● **Work required**
What is needed is an exact copy of the entries below, from the line that contains "output wire logic [$bits(nco_i.clamp_o)-1:0]" through the final line, both included, and nothing else.

[Stored items]
----
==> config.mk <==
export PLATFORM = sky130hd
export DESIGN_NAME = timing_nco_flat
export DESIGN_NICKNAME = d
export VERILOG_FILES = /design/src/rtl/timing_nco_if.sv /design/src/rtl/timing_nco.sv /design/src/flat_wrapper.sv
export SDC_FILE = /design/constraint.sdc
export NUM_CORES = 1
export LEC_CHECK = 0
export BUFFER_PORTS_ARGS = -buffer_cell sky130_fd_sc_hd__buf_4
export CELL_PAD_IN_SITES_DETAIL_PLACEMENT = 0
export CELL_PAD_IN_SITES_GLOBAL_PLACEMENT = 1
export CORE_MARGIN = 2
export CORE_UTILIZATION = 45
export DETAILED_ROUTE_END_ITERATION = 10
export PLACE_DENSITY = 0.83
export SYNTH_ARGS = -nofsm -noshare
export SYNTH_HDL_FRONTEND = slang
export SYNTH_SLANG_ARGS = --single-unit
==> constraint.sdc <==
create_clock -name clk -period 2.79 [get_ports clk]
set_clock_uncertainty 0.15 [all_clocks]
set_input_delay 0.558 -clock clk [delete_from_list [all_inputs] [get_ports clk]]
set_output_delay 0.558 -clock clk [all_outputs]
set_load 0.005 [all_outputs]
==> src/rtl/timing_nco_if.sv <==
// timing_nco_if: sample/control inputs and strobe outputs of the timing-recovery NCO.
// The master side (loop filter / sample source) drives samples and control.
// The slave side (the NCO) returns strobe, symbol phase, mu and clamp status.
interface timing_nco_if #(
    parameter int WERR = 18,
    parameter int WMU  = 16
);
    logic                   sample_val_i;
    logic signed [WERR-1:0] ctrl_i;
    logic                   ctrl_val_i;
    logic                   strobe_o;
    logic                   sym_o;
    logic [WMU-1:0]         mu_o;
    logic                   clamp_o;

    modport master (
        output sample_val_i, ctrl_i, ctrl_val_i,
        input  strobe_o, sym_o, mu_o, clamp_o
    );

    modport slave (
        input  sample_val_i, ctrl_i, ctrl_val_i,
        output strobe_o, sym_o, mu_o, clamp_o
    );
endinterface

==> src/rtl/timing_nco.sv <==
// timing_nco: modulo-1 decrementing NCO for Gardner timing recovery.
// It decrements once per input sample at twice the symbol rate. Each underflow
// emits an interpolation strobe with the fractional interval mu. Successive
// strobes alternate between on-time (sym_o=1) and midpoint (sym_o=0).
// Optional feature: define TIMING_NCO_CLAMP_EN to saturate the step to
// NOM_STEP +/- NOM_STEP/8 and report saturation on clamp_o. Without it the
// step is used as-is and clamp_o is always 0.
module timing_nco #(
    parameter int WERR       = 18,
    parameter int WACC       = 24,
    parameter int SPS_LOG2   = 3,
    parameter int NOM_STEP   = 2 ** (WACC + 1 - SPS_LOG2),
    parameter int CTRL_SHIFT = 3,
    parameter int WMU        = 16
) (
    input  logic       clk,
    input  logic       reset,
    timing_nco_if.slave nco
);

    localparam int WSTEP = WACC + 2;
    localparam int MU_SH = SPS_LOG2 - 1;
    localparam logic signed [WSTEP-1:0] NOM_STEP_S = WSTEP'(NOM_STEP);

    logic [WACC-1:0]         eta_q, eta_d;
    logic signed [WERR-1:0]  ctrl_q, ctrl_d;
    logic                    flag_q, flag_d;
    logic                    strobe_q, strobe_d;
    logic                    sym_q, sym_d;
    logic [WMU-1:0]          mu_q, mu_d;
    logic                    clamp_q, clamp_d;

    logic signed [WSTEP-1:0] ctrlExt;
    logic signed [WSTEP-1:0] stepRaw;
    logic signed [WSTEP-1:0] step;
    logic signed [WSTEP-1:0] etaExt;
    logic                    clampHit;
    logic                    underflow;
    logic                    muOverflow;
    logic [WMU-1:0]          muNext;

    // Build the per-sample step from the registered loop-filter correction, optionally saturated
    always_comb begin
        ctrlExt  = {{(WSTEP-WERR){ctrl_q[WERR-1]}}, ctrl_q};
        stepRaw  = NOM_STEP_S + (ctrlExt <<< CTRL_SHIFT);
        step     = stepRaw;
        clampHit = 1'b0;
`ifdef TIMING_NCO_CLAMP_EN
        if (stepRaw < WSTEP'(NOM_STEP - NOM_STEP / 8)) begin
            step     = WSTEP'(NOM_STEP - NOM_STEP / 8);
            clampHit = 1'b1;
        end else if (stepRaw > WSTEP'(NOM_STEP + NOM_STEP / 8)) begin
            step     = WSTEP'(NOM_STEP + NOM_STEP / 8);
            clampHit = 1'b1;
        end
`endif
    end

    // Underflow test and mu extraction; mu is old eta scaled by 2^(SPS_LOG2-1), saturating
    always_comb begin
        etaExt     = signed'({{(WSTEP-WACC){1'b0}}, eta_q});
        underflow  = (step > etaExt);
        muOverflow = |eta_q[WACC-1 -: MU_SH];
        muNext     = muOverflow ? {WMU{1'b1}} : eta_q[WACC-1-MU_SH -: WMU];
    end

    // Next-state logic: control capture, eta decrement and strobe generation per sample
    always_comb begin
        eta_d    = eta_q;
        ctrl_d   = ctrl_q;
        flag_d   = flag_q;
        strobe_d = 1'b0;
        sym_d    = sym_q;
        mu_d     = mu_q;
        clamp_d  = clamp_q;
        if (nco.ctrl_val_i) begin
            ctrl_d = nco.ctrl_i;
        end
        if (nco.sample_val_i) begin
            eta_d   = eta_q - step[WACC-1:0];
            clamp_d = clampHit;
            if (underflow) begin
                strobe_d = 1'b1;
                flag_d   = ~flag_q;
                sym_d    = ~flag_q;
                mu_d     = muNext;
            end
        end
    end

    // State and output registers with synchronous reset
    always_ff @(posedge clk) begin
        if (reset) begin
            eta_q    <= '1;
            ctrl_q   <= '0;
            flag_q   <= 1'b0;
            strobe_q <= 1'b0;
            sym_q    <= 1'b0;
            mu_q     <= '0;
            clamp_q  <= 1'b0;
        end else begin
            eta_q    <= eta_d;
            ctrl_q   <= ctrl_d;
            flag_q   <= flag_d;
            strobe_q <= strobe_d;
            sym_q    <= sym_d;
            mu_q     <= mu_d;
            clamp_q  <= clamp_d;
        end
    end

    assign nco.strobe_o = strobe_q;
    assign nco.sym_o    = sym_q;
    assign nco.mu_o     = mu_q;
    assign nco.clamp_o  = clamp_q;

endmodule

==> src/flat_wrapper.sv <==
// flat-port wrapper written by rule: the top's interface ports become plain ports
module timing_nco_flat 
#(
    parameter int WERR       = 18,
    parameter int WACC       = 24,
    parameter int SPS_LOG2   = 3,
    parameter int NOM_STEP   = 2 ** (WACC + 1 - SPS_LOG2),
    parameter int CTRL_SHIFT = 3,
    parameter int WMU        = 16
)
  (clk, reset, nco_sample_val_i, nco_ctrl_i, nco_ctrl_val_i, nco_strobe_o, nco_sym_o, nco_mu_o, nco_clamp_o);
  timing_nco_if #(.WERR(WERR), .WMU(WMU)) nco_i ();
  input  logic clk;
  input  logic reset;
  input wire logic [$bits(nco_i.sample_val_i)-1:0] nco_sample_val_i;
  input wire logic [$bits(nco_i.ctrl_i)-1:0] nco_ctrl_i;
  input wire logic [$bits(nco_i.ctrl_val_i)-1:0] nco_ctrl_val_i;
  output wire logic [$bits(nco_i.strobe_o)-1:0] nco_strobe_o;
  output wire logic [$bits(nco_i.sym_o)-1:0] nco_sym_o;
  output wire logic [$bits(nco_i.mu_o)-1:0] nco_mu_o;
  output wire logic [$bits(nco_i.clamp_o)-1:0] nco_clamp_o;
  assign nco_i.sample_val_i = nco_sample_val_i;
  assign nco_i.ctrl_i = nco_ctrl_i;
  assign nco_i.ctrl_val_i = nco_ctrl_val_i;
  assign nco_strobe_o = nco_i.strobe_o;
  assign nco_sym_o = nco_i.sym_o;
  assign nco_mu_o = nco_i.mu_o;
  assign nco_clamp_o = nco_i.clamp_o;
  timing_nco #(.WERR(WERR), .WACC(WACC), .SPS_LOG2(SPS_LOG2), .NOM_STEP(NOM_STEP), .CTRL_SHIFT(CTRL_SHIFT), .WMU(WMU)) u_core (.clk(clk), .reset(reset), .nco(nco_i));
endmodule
----
● **Result of the exercise**
  output wire logic [$bits(nco_i.clamp_o)-1:0] nco_clamp_o;
  assign nco_i.sample_val_i = nco_sample_val_i;
  assign nco_i.ctrl_i = nco_ctrl_i;
  assign nco_i.ctrl_val_i = nco_ctrl_val_i;
  assign nco_strobe_o = nco_i.strobe_o;
  assign nco_sym_o = nco_i.sym_o;
  assign nco_mu_o = nco_i.mu_o;
  assign nco_clamp_o = nco_i.clamp_o;
  timing_nco #(.WERR(WERR), .WACC(WACC), .SPS_LOG2(SPS_LOG2), .NOM_STEP(NOM_STEP), .CTRL_SHIFT(CTRL_SHIFT), .WMU(WMU)) u_core (.clk(clk), .reset(reset), .nco(nco_i));
endmodule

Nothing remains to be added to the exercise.